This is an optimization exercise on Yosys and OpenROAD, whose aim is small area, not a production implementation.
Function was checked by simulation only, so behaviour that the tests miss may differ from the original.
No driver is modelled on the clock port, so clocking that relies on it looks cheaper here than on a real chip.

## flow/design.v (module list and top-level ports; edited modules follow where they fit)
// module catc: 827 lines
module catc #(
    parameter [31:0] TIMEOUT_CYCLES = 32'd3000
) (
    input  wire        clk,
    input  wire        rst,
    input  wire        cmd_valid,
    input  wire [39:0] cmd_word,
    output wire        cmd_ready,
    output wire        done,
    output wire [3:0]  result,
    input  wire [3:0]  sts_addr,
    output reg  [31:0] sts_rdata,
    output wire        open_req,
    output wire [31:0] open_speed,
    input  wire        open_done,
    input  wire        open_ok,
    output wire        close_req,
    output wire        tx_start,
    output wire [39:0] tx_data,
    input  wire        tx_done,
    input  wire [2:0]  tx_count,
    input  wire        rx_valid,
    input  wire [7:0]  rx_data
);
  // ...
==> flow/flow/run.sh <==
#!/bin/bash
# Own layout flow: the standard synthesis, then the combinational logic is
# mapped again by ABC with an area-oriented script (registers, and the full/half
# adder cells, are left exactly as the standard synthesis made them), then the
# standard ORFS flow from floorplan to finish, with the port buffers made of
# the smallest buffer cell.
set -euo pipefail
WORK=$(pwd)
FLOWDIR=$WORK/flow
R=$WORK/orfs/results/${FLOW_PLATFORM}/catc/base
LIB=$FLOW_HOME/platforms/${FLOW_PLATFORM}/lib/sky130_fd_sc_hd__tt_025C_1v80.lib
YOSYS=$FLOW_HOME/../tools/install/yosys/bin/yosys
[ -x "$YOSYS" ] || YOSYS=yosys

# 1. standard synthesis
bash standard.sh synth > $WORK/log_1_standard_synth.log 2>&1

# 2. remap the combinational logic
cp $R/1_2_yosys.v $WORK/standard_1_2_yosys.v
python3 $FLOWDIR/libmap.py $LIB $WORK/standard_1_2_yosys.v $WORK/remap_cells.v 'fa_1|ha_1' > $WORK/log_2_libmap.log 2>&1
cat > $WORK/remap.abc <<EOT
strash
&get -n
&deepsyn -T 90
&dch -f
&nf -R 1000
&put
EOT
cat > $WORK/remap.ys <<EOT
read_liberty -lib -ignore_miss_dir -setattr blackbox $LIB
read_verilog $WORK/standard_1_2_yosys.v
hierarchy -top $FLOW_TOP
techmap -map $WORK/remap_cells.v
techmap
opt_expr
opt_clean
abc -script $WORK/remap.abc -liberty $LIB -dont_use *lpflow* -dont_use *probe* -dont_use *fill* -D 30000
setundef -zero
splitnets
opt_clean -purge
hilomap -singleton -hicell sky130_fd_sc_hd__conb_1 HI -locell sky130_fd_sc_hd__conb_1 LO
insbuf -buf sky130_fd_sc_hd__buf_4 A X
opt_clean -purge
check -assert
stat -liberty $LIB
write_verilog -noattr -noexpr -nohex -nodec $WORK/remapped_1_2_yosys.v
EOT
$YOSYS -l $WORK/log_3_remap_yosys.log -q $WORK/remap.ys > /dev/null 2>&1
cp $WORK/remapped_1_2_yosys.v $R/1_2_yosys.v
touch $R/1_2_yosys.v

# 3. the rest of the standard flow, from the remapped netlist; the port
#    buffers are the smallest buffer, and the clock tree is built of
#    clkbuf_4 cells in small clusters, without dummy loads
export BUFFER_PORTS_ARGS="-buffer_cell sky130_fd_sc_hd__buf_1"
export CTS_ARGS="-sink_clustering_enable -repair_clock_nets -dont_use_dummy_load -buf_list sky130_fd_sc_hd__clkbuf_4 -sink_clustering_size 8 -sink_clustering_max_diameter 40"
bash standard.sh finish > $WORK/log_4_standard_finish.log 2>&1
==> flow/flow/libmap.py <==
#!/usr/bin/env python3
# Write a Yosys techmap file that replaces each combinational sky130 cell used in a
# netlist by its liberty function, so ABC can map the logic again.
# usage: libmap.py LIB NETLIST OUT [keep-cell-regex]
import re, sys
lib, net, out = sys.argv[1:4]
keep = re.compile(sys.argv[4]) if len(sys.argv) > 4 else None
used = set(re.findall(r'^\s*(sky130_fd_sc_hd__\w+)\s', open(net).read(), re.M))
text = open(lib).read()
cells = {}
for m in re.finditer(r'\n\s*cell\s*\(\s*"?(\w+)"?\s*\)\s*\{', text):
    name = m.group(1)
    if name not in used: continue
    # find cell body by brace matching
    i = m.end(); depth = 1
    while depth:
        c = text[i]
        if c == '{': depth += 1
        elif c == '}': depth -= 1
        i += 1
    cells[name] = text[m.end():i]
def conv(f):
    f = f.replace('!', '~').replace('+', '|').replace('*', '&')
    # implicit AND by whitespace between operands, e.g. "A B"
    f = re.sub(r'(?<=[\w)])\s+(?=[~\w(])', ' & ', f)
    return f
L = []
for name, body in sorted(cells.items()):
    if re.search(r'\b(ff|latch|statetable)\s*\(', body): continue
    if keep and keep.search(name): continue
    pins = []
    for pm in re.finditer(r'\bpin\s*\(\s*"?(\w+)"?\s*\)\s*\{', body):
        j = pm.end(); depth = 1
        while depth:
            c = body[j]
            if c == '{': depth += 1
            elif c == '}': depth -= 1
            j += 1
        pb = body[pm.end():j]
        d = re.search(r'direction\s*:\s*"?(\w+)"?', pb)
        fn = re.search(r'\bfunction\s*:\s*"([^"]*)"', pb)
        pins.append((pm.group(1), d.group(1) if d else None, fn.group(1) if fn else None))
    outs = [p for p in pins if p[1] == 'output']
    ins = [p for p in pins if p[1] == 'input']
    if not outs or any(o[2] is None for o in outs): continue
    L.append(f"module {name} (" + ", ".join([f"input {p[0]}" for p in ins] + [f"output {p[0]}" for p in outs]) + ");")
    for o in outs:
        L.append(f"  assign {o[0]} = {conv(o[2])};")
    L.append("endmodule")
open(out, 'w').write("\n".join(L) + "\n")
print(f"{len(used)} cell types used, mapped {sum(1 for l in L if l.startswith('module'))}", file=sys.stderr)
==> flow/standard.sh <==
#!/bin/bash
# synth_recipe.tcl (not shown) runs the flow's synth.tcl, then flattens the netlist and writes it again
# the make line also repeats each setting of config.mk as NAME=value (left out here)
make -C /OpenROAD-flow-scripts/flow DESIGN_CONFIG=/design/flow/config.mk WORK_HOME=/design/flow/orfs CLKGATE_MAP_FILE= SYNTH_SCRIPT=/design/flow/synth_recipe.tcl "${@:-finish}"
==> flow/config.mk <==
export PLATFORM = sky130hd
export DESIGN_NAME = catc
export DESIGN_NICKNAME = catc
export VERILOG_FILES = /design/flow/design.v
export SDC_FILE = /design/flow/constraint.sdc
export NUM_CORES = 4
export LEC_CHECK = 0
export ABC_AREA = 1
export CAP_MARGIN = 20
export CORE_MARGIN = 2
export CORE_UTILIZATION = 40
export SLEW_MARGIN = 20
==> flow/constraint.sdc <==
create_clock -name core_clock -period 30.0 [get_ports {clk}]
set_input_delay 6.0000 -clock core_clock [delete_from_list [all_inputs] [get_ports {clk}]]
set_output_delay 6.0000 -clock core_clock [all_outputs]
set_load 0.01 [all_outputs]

=-=-=-=-=

- Task description -
Within the data above, the span starting at the line containing "cat > $WORK/remap.abc <<EOT" and ending at the line containing "stat -liberty $LIB" is to be retyped exactly, with no other lines.

- Task output -
cat > $WORK/remap.abc <<EOT
strash
&get -n
&deepsyn -T 90
&dch -f
&nf -R 1000
&put
EOT
cat > $WORK/remap.ys <<EOT
read_liberty -lib -ignore_miss_dir -setattr blackbox $LIB
read_verilog $WORK/standard_1_2_yosys.v
hierarchy -top $FLOW_TOP
techmap -map $WORK/remap_cells.v
techmap
opt_expr
opt_clean
abc -script $WORK/remap.abc -liberty $LIB -dont_use *lpflow* -dont_use *probe* -dont_use *fill* -D 30000
setundef -zero
splitnets
opt_clean -purge
hilomap -singleton -hicell sky130_fd_sc_hd__conb_1 HI -locell sky130_fd_sc_hd__conb_1 LO
insbuf -buf sky130_fd_sc_hd__buf_4 A X
opt_clean -purge
check -assert
stat -liberty $LIB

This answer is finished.